概要
- CZは、機関資金の流入、ビットコイン現物ETF、デジタル資産トレジャリー(DAT)を通じて、米国の機関投資家が本格的に資金を投じていると明らかにした。
- CZは、リテールの参加は活発だが今回のサイクルでは個人投資家の規模拡大は限定的で、今後の個人資金の流入について確信するのは難しいと伝えた。
- CZは、2026年が従来型の調整局面となり得る一方で、トランプ政権の親暗号資産姿勢、利下げ、量的緩和などにより、スーパーサイクルの可能性も排除できないと述べた。

チャンポン・ジャオ(CZ)バイナンス創業者は、現在の暗号資産(仮想通貨)市場について「機関資金の流入は確実になったが、個人投資家の本格的な復帰はまだだ」との見方を示した。2026年の市場見通しについては、従来型の下落サイクルと米政府の景気刺激策がせめぎ合う方向感の乏しい局面でも、「スーパーサイクル」の可能性を残した。
CZは15日(現地時間)、バイナンスのYouTubeで「昨年に起きた最大の変化は、疑いなく機関投資家による採用だ」とし、「ビットコイン現物ETFやデジタル資産トレジャリー(DAT)などを通じ、とりわけ米国の機関投資家が本格的に資金を投じている」と述べた。さらに「JPモルガンが最近、顧客に資産の1~4%を暗号資産に配分するよう助言したという報道もあった」とし、「かつてビットコインを公然と批判していた金融機関まで姿勢を変えたのは象徴的な変化だ」と評価した。

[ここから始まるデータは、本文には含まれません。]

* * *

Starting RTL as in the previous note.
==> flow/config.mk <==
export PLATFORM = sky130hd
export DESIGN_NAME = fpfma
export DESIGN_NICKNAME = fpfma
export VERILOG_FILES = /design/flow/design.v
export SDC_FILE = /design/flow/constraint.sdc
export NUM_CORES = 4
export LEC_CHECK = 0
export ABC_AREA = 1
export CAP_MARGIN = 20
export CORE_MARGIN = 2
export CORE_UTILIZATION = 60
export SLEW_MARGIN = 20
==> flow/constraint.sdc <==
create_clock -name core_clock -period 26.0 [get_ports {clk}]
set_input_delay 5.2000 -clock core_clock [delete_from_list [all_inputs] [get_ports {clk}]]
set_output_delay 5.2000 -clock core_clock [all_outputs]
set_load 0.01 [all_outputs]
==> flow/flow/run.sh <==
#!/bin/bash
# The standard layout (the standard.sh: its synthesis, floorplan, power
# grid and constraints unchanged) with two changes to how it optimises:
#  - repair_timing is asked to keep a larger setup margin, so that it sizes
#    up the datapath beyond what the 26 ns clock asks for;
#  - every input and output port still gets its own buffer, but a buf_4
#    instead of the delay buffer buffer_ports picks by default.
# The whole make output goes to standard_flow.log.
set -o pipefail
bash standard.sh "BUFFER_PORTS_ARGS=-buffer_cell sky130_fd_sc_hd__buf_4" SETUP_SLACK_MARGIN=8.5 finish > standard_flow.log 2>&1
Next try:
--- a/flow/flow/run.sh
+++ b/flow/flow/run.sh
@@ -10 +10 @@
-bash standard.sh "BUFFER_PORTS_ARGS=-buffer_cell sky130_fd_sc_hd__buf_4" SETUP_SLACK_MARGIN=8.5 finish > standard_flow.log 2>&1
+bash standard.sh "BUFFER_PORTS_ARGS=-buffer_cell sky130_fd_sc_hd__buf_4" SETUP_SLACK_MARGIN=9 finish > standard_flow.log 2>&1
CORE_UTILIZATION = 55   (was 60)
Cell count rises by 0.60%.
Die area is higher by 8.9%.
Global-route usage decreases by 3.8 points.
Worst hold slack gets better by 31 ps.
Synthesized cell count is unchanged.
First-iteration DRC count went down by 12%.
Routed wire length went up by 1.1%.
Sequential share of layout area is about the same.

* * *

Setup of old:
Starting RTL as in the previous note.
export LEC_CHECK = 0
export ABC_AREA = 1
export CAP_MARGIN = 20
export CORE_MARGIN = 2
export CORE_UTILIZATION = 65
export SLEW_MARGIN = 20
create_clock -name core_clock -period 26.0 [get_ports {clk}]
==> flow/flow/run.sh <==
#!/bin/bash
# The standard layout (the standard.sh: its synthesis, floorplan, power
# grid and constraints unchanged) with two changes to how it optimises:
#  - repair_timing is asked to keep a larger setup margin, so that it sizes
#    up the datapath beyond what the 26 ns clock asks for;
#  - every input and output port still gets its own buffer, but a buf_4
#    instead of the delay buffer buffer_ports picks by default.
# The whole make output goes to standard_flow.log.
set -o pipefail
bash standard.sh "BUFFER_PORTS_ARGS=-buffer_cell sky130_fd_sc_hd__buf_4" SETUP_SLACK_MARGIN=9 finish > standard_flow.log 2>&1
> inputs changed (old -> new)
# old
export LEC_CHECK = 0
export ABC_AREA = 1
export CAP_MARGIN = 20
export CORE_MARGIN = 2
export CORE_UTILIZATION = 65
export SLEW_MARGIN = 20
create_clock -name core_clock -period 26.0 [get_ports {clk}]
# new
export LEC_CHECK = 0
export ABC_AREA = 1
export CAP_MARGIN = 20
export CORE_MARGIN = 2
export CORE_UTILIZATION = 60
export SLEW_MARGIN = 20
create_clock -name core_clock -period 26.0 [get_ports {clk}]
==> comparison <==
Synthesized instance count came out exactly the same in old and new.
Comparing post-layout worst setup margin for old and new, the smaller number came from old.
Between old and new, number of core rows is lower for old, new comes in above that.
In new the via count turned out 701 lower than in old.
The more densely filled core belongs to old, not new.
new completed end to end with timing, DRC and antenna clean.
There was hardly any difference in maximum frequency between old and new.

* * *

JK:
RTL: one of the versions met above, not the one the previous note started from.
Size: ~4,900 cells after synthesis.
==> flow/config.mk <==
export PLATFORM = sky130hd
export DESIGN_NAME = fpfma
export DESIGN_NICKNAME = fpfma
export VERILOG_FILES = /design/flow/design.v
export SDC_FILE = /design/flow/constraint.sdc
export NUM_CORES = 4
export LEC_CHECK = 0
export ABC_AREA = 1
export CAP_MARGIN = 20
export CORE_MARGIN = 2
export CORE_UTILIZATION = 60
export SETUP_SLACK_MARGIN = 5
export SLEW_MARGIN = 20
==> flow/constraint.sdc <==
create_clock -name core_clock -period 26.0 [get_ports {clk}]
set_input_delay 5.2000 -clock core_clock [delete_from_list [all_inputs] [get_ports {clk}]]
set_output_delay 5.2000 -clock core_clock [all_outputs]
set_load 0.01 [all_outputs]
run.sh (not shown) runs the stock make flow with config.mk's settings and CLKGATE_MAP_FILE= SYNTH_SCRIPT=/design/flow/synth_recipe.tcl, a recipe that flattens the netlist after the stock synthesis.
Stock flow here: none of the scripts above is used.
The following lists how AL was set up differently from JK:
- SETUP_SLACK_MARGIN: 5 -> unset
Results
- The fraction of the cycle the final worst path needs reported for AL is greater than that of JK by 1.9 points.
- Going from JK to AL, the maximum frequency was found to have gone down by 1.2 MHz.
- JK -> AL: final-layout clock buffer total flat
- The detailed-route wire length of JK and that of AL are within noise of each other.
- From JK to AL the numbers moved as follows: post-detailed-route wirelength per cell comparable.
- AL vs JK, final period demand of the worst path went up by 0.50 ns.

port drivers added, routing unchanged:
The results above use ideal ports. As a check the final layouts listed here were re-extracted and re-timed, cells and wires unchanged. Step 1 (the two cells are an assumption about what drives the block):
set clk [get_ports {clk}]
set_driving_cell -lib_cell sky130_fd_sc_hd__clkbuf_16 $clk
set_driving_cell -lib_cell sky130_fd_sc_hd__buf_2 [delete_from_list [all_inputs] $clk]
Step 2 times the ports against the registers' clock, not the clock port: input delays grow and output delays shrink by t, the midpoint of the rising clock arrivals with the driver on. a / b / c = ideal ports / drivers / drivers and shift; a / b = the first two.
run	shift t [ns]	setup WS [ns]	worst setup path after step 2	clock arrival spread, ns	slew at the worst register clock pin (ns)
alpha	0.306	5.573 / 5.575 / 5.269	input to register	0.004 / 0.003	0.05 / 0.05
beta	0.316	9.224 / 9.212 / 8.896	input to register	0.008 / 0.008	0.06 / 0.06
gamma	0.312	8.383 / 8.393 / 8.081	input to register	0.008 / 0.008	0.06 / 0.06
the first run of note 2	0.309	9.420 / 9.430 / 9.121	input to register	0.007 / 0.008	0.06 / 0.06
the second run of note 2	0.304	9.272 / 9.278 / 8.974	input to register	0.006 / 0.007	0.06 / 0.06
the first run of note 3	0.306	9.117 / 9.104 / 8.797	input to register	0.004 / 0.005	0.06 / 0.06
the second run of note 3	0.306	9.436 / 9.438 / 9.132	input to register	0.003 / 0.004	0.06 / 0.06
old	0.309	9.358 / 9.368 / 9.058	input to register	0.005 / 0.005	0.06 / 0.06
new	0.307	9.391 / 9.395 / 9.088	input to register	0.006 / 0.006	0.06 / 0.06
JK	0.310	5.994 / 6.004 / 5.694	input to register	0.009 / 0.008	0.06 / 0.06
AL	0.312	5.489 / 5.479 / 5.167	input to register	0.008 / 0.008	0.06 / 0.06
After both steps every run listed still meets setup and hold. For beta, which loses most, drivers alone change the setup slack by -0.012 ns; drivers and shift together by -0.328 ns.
What follows belongs to an exercise in optimizing a design on an open flow for small area, a short achievable clock period and few clock cycles per item; a production flow would make more cautious choices. In this exercise RTL edits were held to simulation tests only and were not proved equivalent to the original.

== rev 12 ==
==> flow/design.v (excerpt) <==
module rs72_dec (
  input  wire         clk,
  input  wire         rst,
  input  wire         in_valid,
  output wire         in_ready,
  input  wire [575:0] in_cw,
  input  wire         in_mode,
  output wire         out_valid,
  output wire [511:0] out_data,
  output wire [2:0]   out_nerr,
  output wire         out_fail
);
  function automatic [3:0] m16(input [3:0] a, input [3:0] b);
    reg [6:0] p;
    begin
      p[0] = a[0] & b[0];
      p[1] = (a[1] & b[0]) ^ (a[0] & b[1]);
      p[2] = (a[2] & b[0]) ^ (a[1] & b[1]) ^ (a[0] & b[2]);
      p[3] = (a[3] & b[0]) ^ (a[2] & b[1]) ^ (a[1] & b[2]) ^ (a[0] & b[3]);
      p[4] = (a[3] & b[1]) ^ (a[2] & b[2]) ^ (a[1] & b[3]);
      p[5] = (a[3] & b[2]) ^ (a[2] & b[3]);
      p[6] = a[3] & b[3];
      m16 = {p[3] ^ p[6], p[2] ^ p[5] ^ p[6], p[1] ^ p[4] ^ p[5], p[0] ^ p[4]};
    end
  endfunction
  function automatic [3:0] mulL(input [3:0] a);
    begin
      mulL[0] = a[1];
      mulL[1] = a[1] ^ a[2];
      mulL[2] = a[2] ^ a[3];
      mulL[3] = a[0] ^ a[3];
    end
  endfunction
  function automatic [3:0] sq16(input [3:0] a);
    begin
      sq16[0] = a[0] ^ a[2];
      sq16[1] = a[2];
      sq16[2] = a[1] ^ a[3];
      sq16[3] = a[3];
    end
  endfunction
  function automatic [7:0] gm(input [7:0] a, input [7:0] b);
    reg [3:0] p0, p1, p2;
    begin
      p1 = m16(a[7:4], b[7:4]);
      p0 = m16(a[3:0], b[3:0]);
      p2 = m16(a[7:4] ^ a[3:0], b[7:4] ^ b[3:0]);
      gm = {p2 ^ p0, p0 ^ mulL(p1)};
    end
  endfunction
  function automatic [7:0] gsq(input [7:0] a);
    begin
      gsq[0] = a[0] ^ a[2] ^ a[6];
      gsq[1] = a[2] ^ a[5] ^ a[6] ^ a[7];
      gsq[2] = a[1] ^ a[3] ^ a[5];
      gsq[3] = a[3] ^ a[4] ^ a[6] ^ a[7];
      gsq[4] = a[4] ^ a[6];
      gsq[5] = a[6];
      gsq[6] = a[5] ^ a[7];
      gsq[7] = a[7];
    end
  endfunction
  function automatic [6:0] pm16(input [3:0] a, input [3:0] b);
    begin
      pm16[0] = a[0] & b[0];
      pm16[1] = (a[1] & b[0]) ^ (a[0] & b[1]);
      pm16[2] = (a[2] & b[0]) ^ (a[1] & b[1]) ^ (a[0] & b[2]);
      pm16[3] = (a[3] & b[0]) ^ (a[2] & b[1]) ^ (a[1] & b[2]) ^ (a[0] & b[3]);
  ...
==> flow/config.mk <==
export PLATFORM = sky130hd
export DESIGN_NAME = rs72_dec
export DESIGN_NICKNAME = rs72_dec
export VERILOG_FILES = /design/flow/design.v
export SDC_FILE = /design/flow/constraint.sdc
export NUM_CORES = 4
export LEC_CHECK = 0
export CAP_MARGIN = 35
export CORE_MARGIN = 2
export CORE_UTILIZATION = 30
export PLACE_DENSITY = 0.42
export SLEW_MARGIN = 35
==> flow/constraint.sdc <==
create_clock -name core_clock -period 10.0 [get_ports {clk}]
set_input_delay 2.0000 -clock core_clock [delete_from_list [all_inputs] [get_ports {clk}]]
set_output_delay 2.0000 -clock core_clock [all_outputs]
set_load 0.01 [all_outputs]
standard.sh (not shown) runs the stock make flow with config.mk's settings and CLKGATE_MAP_FILE= SYNTH_SCRIPT=/design/flow/synth_recipe.tcl, a recipe that flattens the netlist after the stock synthesis.
==> flow/flow/run.sh <==
#!/bin/bash
set -euo pipefail
bash standard.sh SETUP_SLACK_MARGIN=6 finish > standard_flow.log 2>&1
Rev 12 completed; timing, DRC and antenna clean
Testbench counts of rev 12, summed over its fixed seeds: cycles 3,272, items 3,200.
This design comes from an exercise in tuning for small area on the open sky130 flow, not from production work.
Function was checked by simulation only, so behaviour that the tests miss may differ from the original.

==> try-raven: inputs <==
==> flow/design.v <==
module xarn_dir (
    input  wire        clk,
    input  wire        rst,
    input  wire        fill_ok,       
    input  wire        in_k,
    input  wire [7:0]  in_d,
    output reg         out_k,
    output reg  [7:0]  out_d,
    input  wire        active,
    input  wire [4:0]  my_addr,
    input  wire        has_keeper,
    input  wire [3:0]  keeper_mtag,
    input  wire        rb_full,
    input  wire [2:0]  rb_mtag_hi,    
    input  wire [63:0] rb_body,       
    output wire        rb_pop,        
    output reg         acc_valid,
    output wire [3:0]  acc_mtag,
    output wire [3:0]  acc_op,
    output wire [2:0]  acc_tag,
    output wire [23:0] acc_addr,
    output wire [31:0] acc_data,
    output reg         crc_err_evt,
    output wire        consumed_evt,
    output wire        addr_set,      
    output wire [4:0]  addr_val,
    output wire        enum_full_evt
);
    localparam [3:0] OP_IDLE = 4'd0, OP_READ = 4'd1, OP_WRITE = 4'd2, OP_BWRITE = 4'd3,
                     OP_ENUM = 4'd4, OP_CLAIM = 4'd5, OP_PREPARE = 4'd7, OP_COMMIT = 4'd8,
                     OP_TIMESET = 4'd9;
    localparam [3:0] POS_NONE = 4'd15;
    localparam [7:0] K28_5 = 8'hBC, K30_7 = 8'hFE;
    localparam [1:0] M_RAW = 2'd0, M_FWD = 2'd1, M_IDLE = 2'd2, M_INS = 2'd3;
    function [15:0] crc_byte;
        input [15:0] c;
        input [7:0]  b;
        integer i;
        reg [15:0] x;
        begin
            x = c;
            for (i = 7; i >= 0; i = i - 1)
                x = {x[14:0], 1'b0} ^ ((x[15] ^ b[i]) ? 16'h1021 : 16'h0000);
            crc_byte = x;
        end
    endfunction
    function [3:0] pos_next;
        input [3:0] p;
        input       comma;
        begin
            if (comma)
                pos_next = 4'd0;
            else if (p <= 4'd10)
                pos_next = p + 4'd1;
            else
                pos_next = POS_NONE;
        end
    endfunction
    reg       k0, k1, k2, k3;
    reg [7:0] d0, d1, d2, d3, d4, d5, d6, d7, d8, d9, d10;
    reg [2:0] d11;
    reg [3:0] ipos;           
    reg [3:0] opos;           
    reg       f_act;          
    reg       f_kerr;         
    reg [15:0] crc_in;
    reg       f_consume;      
    reg       f_eu;           
    reg       f_inc;          
    reg [1:0] mode;           
    reg       tail_k;         
    wire [4:0] p_dest = d1[7:3];
    wire [3:0] p_op   = d0[6:3];
    wire p_addressed = (p_op == OP_READ || p_op == OP_WRITE || p_op == OP_CLAIM) &&
                       (p_dest == my_addr) && (my_addr != 5'd0);
    wire p_reserved  = (p_op >= 4'd10) && (p_op <= 4'd14);
    wire p_free      = (p_op == OP_IDLE) || p_addressed || p_reserved;
    wire at_choice   = (ipos == 4'd2);
    wire p_ins       = f_act && p_free && rb_full;
    wire       e_enum = (d7[6:3] == OP_ENUM) && (d8[7:3] == 5'd31);
    wire       e_unassigned = (my_addr == 5'd0) ||
                              (d3[7] && (!has_keeper || {d8[2:0], d7[7]} == keeper_mtag));
    wire [4:0] e_counter = d0[4:0];
    wire       e_range = (e_counter != 5'd0) && (e_counter != 5'd31);
    wire [15:0] crc_nx = crc_byte(crc_in, d0);
    wire at_end  = (ipos == 4'd11);
    wire c_void  = k0 && (d0 == K30_7) && k1 && (d1 == K30_7);
    wire c_pass  = !f_kerr && !k0 && (crc_nx == 16'd0);
    wire c_bcast = (d10[7:3] == 5'd31) &&
                   (d9[6:3] == OP_BWRITE || d9[6:3] == OP_ENUM || d9[6:3] == OP_PREPARE ||
                    d9[6:3] == OP_COMMIT || d9[6:3] == OP_TIMESET);
    always @(posedge clk) begin
        d0 <= in_d; d1 <= d0;
        d2[2:0] <= d1[2:0];
        d2[7:3] <= (at_choice && p_ins) ? my_addr : d1[7:3];
        d3 <= d2; d4 <= d3; d5 <= d4; d6 <= d5; d7 <= d6; d8 <= d7; d9 <= d8; d10 <= d9;
        d11 <= d10[2:0];
        crc_in <= (ipos == 4'd0) ? 16'hFFFF : crc_nx;
        f_kerr <= (ipos == 4'd0) ? 1'b0 : (f_kerr | k0);
        if (ipos == 4'd0)
            f_act <= active;
        if (at_choice)
            f_consume <= p_addressed;
        if (ipos == 4'd9) begin
            f_eu  <= e_enum && e_unassigned;
            f_inc <= f_act && e_enum && e_unassigned && e_range;
        end
        if (at_end)
            tail_k <= f_act && !c_pass;
    end
    always @(posedge clk) begin
        if (rst) begin
            k0 <= 1'b0; k1 <= 1'b0; k2 <= 1'b0; k3 <= 1'b0;
            ipos <= POS_NONE; opos <= POS_NONE;
            mode <= M_RAW;
            acc_valid <= 1'b0;
            crc_err_evt <= 1'b0;
        end else begin
            k0 <= in_k; k1 <= k0; k2 <= k1; k3 <= k2;
            ipos <= pos_next(ipos, in_k && (in_d == K28_5));
            opos <= pos_next(opos, k2 && (d2 == K28_5));
            if (at_choice) begin
                if (!f_act)
                    mode <= M_RAW;
                else if (p_ins)
                    mode <= M_INS;
                else if (p_addressed || p_reserved)
                    mode <= M_IDLE;
                else
                    mode <= M_FWD;
            end
            acc_valid   <= at_end && f_act && c_pass && (f_consume || c_bcast);
            crc_err_evt <= at_end && f_act && !c_pass && !c_void;
        end
    end
    assign rb_pop = (ipos == 4'd3) && (mode == M_INS);
    assign acc_mtag = {d11, d10[7]};
    assign acc_op   = d10[6:3];
    assign acc_tag  = d10[2:0];
    assign acc_addr = {d9, d8, d7};
    assign acc_data = {d6, d5, d4, d3};
    assign consumed_evt  = acc_valid && f_consume;
    assign addr_set      = acc_valid && f_eu;
    assign addr_val      = f_inc ? d3[4:0] : 5'd0;
    assign enum_full_evt = acc_valid && f_eu && (d3[4:0] == 5'd31);
    reg [63:0] ins;           
    reg [15:0] crc_out;
    wire o_body = (opos >= 4'd1) && (opos <= 4'd9);
    wire o_crc  = (opos == 4'd10) || (opos == 4'd11);
    wire o_repl = mode[1];
    reg [7:0] o_byte;
    always @(*) begin
        if (o_crc)
            o_byte = crc_out[15:8];
        else if (o_body && o_repl)
            o_byte = (mode == M_IDLE) ? 8'd0 :
                     (opos == 4'd1) ? {d3[7:3], rb_mtag_hi} : ins[63:56];
        else if (opos == 4'd9 && f_inc)
            o_byte = {d3[7:5], d3[4:0] + 5'd1};
        else
            o_byte = d3;
    end
    wire o_raw   = (mode == M_RAW) || !(o_body || o_crc);
    wire o_void  = o_crc && (mode == M_FWD) && tail_k;
    always @(posedge clk) begin
        crc_out <= (opos == 4'd0) ? 16'hFFFF : crc_byte(crc_out, o_byte);
        ins[63:8] <= (opos == 4'd1) ? rb_body[63:8] : ins[55:0];
        ins[7:0]  <= rb_body[7:0];
    end
    always @(posedge clk) begin
        if (rst || !fill_ok) begin
            out_k <= 1'b0;
            out_d <= 8'd0;
        end else if (o_raw) begin
            out_k <= k3;
            out_d <= d3;
        end else if (o_void) begin
            out_k <= 1'b1;
            out_d <= K30_7;
        end else begin
            out_k <= (mode == M_FWD) && !o_crc && k3;
            out_d <= o_byte;
        end
    end
endmodule
This is an optimization exercise on Yosys and OpenROAD, whose aim is small area, a short achievable clock period and few clock cycles per item, not a production implementation.
In this exercise RTL edits were held to simulation tests only and were not proved equivalent to the original.
Power and IR drop assume default switching activity.

==> inputs of run a <==
## gkl_flit_rx
module gkl_flit_rx (
  input  wire        clk,
  input  wire        rst,
  input  wire        in_valid,
  output wire        in_ready,
  input  wire [63:0] in_data,
  input  wire        in_mode_p,
  output wire        out_valid,
  input  wire        out_ready,
  output wire [63:0] out_data,
  output wire        out_last,
  output wire        st_crc_ok,
  output wire [1:0]  st_corr,
  output wire [1:0]  st_unc,
  output wire [7:0]  st_pos0,
  output wire [7:0]  st_pos1
);
clock: 11.0 ns
lec_check: 0
cap_margin: 20
core_margin: 2
core_utilization: 60
cts_cluster_diameter: 80
cts_cluster_size: 30
place_density_lb_addon: 0.1
slew_margin: 20
standard.sh (not shown) runs the stock make flow with config.mk's settings and CLKGATE_MAP_FILE= SYNTH_SCRIPT=/design/flow/synth_recipe.tcl, a recipe that flattens the netlist after the stock synthesis.
==> flow/flow/run.sh <==
#!/bin/bash
# Standard ORFS layout (the standard.sh), with repair_timing aimed at a
# tighter setup target than the 11 ns clock (the SDC itself is unchanged), and
# the smallest buffer (buf_1) on every input and output port. make's output goes
# to flow_make.log; ORFS keeps each step's log under orfs/logs.
set -euo pipefail
bash standard.sh SETUP_SLACK_MARGIN=7.6 "BUFFER_PORTS_ARGS=-buffer_cell sky130_fd_sc_hd__buf_1" "PLACE_PINS_ARGS=-exclude left:* -exclude bottom:* -exclude top:*" finish > flow_make.log 2>&1
==> inputs of run b, as changes to run a <==
--- a/flow/design.v
+++ b/flow/design.v
@@ -60,78 +60,85 @@
       lane_hits[6] = act0 && (b0 == gf_mul(t0, 8'had));
       lane_hits[7] = act1 && (b1 == gf_mul(t1, 8'had));
     end
   endfunction
   function automatic [2:0] enc8(input [7:0] h);
     enc8 = {h[4] | h[5] | h[6] | h[7], h[2] | h[3] | h[6] | h[7], h[1] | h[3] | h[5] | h[7]};
   endfunction
   reg [64*N-1:0] ring;
-  reg [5:0]  dw;           
-  reg [5:0]  dr;           
+  reg [5:0]  ph;           
+  reg [5:0]  wp, rp;       
   reg [5:0]  cnt;          
   reg [4:0]  ibeat, obeat;
   reg        imode;
   reg [7:0]  acc_a, acc_b, acc_c, acc_d;
   reg        fs_valid, fs_mode;
   reg [7:0]  fs_a, fs_b, fs_c, fs_d;
   reg        dec_valid;
   reg [31:0] crc;
   reg        hv, h_last;
   reg [63:0] h_data;
   reg        s_ok;
   reg [1:0]  s_corr, s_unc;
   reg [7:0]  s_pos0, s_pos1;
   wire [63:0] r0    = ring[63:0];
   wire [63:0] rlast = ring[64*N-1 -: 64];
-  reg in_rdy, rd_ok, ofirst, olast;
+  reg in_rdy, rd_ok, walign, ralign, ofirst, olast;
   assign in_ready = in_rdy;
   wire wr = in_valid && in_rdy;
   wire rd = rd_ok && (!hv || out_ready);
   wire rd_last = rd && olast;
   wire xfer = fs_valid && (!dec_valid || rd_last);
   wire ib30 = (ibeat == 5'd30), ib31 = (ibeat == 5'd31);
+  wire [5:0] ph_p1 = (ph == NM1) ? 6'd0 : ph + 6'd1;
   wire c_full = (cnt == N[5:0]);
   wire c_nm1  = (cnt == NM1);
   wire c_zero = (cnt == 6'd0);
   wire c_one  = (cnt == 6'd1);
   wire full_n  = (c_full && !rd) || (c_nm1 && wr && !rd);
   wire empty_n = (c_zero && !wr) || (c_one && rd && !wr);
-  wire walign_n = wr || (dw == NM1);
-  wire ralign_n = rd || (dr == NM1);
+  wire walign_n = wr ? walign : (wp == ph);
+  wire ralign_n = rd ? ralign : (rp == ph_p1);
   wire fs_valid_n  = (wr && ib31) || (fs_valid && !xfer);
   wire dec_valid_n = xfer || (dec_valid && !rd_last);
   wire ib31_n = wr ? ib30 : ib31;
   wire ob30 = (obeat == 5'd30);
   always @(posedge clk) begin
     ring <= {r0, (wr ? in_data : rlast), ring[64*(N-1)-1:64]};
   end
   always @(posedge clk) begin
     if (rst) begin
-      dw    <= 6'd0;
-      dr    <= 6'd1;
+      ph    <= 6'd0;
+      wp    <= NM1;
+      rp    <= NM1;
       cnt   <= 6'd0;
       ibeat <= 5'd0;
       obeat <= 5'd0;
       fs_valid  <= 1'b0;
       dec_valid <= 1'b0;
       hv     <= 1'b0;
       in_rdy <= 1'b1;
       rd_ok  <= 1'b0;
+      walign <= 1'b1;
+      ralign <= 1'b0;
       ofirst <= 1'b1;
       olast  <= 1'b0;
     end else begin
-      dw  <= walign_n ? 6'd0 : dw + 6'd1;
-      dr  <= ralign_n ? 6'd0 : dr + 6'd1;
+      ph  <= ph_p1;
+      if (wr) wp <= (wp == NM1) ? 6'd0 : wp + 6'd1;
+      if (rd) rp <= (rp == NM1) ? 6'd0 : rp + 6'd1;
       cnt <= cnt + {5'd0, wr} - {5'd0, rd};
       if (wr) ibeat <= ibeat + 5'd1;
       if (rd) obeat <= obeat + 5'd1;
       fs_valid  <= fs_valid_n;
       dec_valid <= dec_valid_n;
       hv     <= rd || (hv && !out_ready);
+      walign <= walign_n;
+      ralign <= ralign_n;
       in_rdy <= walign_n && !full_n && !(ib31_n && fs_valid_n);
       rd_ok  <= ralign_n && !empty_n && dec_valid_n;
       if (rd) begin
         ofirst <= olast;
         olast  <= ob30;
       end
     end
   end
==> flow/flow/run.sh (replaced) <==
#!/bin/bash
# Standard ORFS layout (the standard.sh), with repair_timing aimed at a
# tighter setup target than the 11 ns clock (the SDC itself is unchanged).
set -euo pipefail
bash standard.sh SETUP_SLACK_MARGIN=7.3 finish > flow_make.log 2>&1
==> inputs of run c, as changes to run a <==
==> flow/flow/run.sh (replaced) <==
#!/bin/bash
# Standard ORFS layout (the standard.sh), with repair_timing aimed at a
# tighter setup target than the 11 ns clock (the SDC itself is unchanged), and
# the smallest buffer (buf_1) on every input and output port. make's output goes
# to flow_make.log; ORFS keeps each step's log under orfs/logs.
set -euo pipefail
bash standard.sh SETUP_SLACK_MARGIN=7.6 "BUFFER_PORTS_ARGS=-buffer_cell sky130_fd_sc_hd__buf_1" "PLACE_PINS_ARGS=-exclude left:* -exclude bottom:*" finish > flow_make.log 2>&1
==> comparison <==
Register-to-register slack: run b < run a < run c. Between run c and run a, the lower clock power is in run c (gap about 3%, measured against run a). Against run c, the flip-flop and latch count of run b is higher by 8. Synthesized area is the same in run a and run c. Between run b and run a, the lower synthesized cell count is in run a (gap about 1.7%, measured against run a).
Testbench counts of run a, summed over its fixed seeds: cycles 16,656, flits 512.
Testbench counts of run b, summed over its fixed seeds: cycles 16,656, flits 512.
Testbench counts of run c, summed over its fixed seeds: cycles 16,656, flits 512.

[port drivers added, routing unchanged]
The flow's constraints put no driver on any port. The routed layouts listed below were extracted and timed again, unchanged, in two steps.
Step 1 sets driving cells, clkbuf_16 on the clock port and buf_2 on the other inputs (assumed; they add their load-dependent delay and slew).
Step 2 adds t to the input delays and takes it off the output delays; t is the mean of the earliest and latest rising clock arrival at the registers after step 1. Input paths then give back, and output paths get back, about the clock's delay inside the block.
Three values: no drivers, after step 1, after step 2; two values: the first two.
| run | t, ns | setup slack, ns | worst register clock-pin slew, ns |
|---|---|---|---|
| run a | 0.799 | 7.487 / 7.411 / 6.839 | 0.12 / 0.12 |
| run b | 0.781 | 7.240 / 7.223 / 6.596 | 0.11 / 0.11 |
| run c | 0.786 | 7.466 / 7.387 / 6.777 | 0.12 / 0.12 |
After both steps setup and hold are still met in every run listed. For run c, which loses most, drivers alone change the setup slack by -0.079 ns; drivers and shift together by -0.689 ns.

一方、個人投資家の動きについては慎重な見方を示した。「リテールの参加は依然として活発だが、今回のサイクルで機関投資家ほどの規模拡大はまだ見られない」とし、「今後、個人資金がどれほど再流入するかは確信しにくい」と述べた。
また「今回の強気相場は、1月にすでにかなりの部分が進んだ後、その水準を維持する形だった」とし、「人々はより大きな上昇を期待したが、ビットコインが9万ドルにとどまっている状況でも不満が出るのは、期待値が過度に高まったためだ」と語った。続けて「1年前はビットコインが5万~6万ドル水準だったことを考えれば、依然として良い年だ」と付け加えた。
今年の見通しについては不確実性を強調した。CZは「歴史的に暗号資産市場は4年サイクルを示してきた」としたうえで、「その観点から見ると、2026年は調整局面、あるいは弱気相場の初期段階になり得る」と述べた。ただし「米国の政策環境は過去と異なる」とし、「トランプ政権の親暗号資産姿勢、利下げ、量的緩和、FRB議長交代をめぐる議論などは、株式市場にとって追い風となる条件を生み出す可能性が大きい」と分析した。
さらに「トランプ大統領は株式市場を成果指標として重視する人物だ」とし、「株式市場が強気になれば余剰資金が増え、これは通常、暗号資産市場にもプラスに作用する」と説明した。.
CZは最後に「2026年にスーパーサイクルが現れる可能性も完全には排除できない」とし、「今はこれまでになく予測が難しい局面だが、米国がグローバル経済と金融イノベーションを主導する能力についてはかなり楽観的に見ている」と述べた。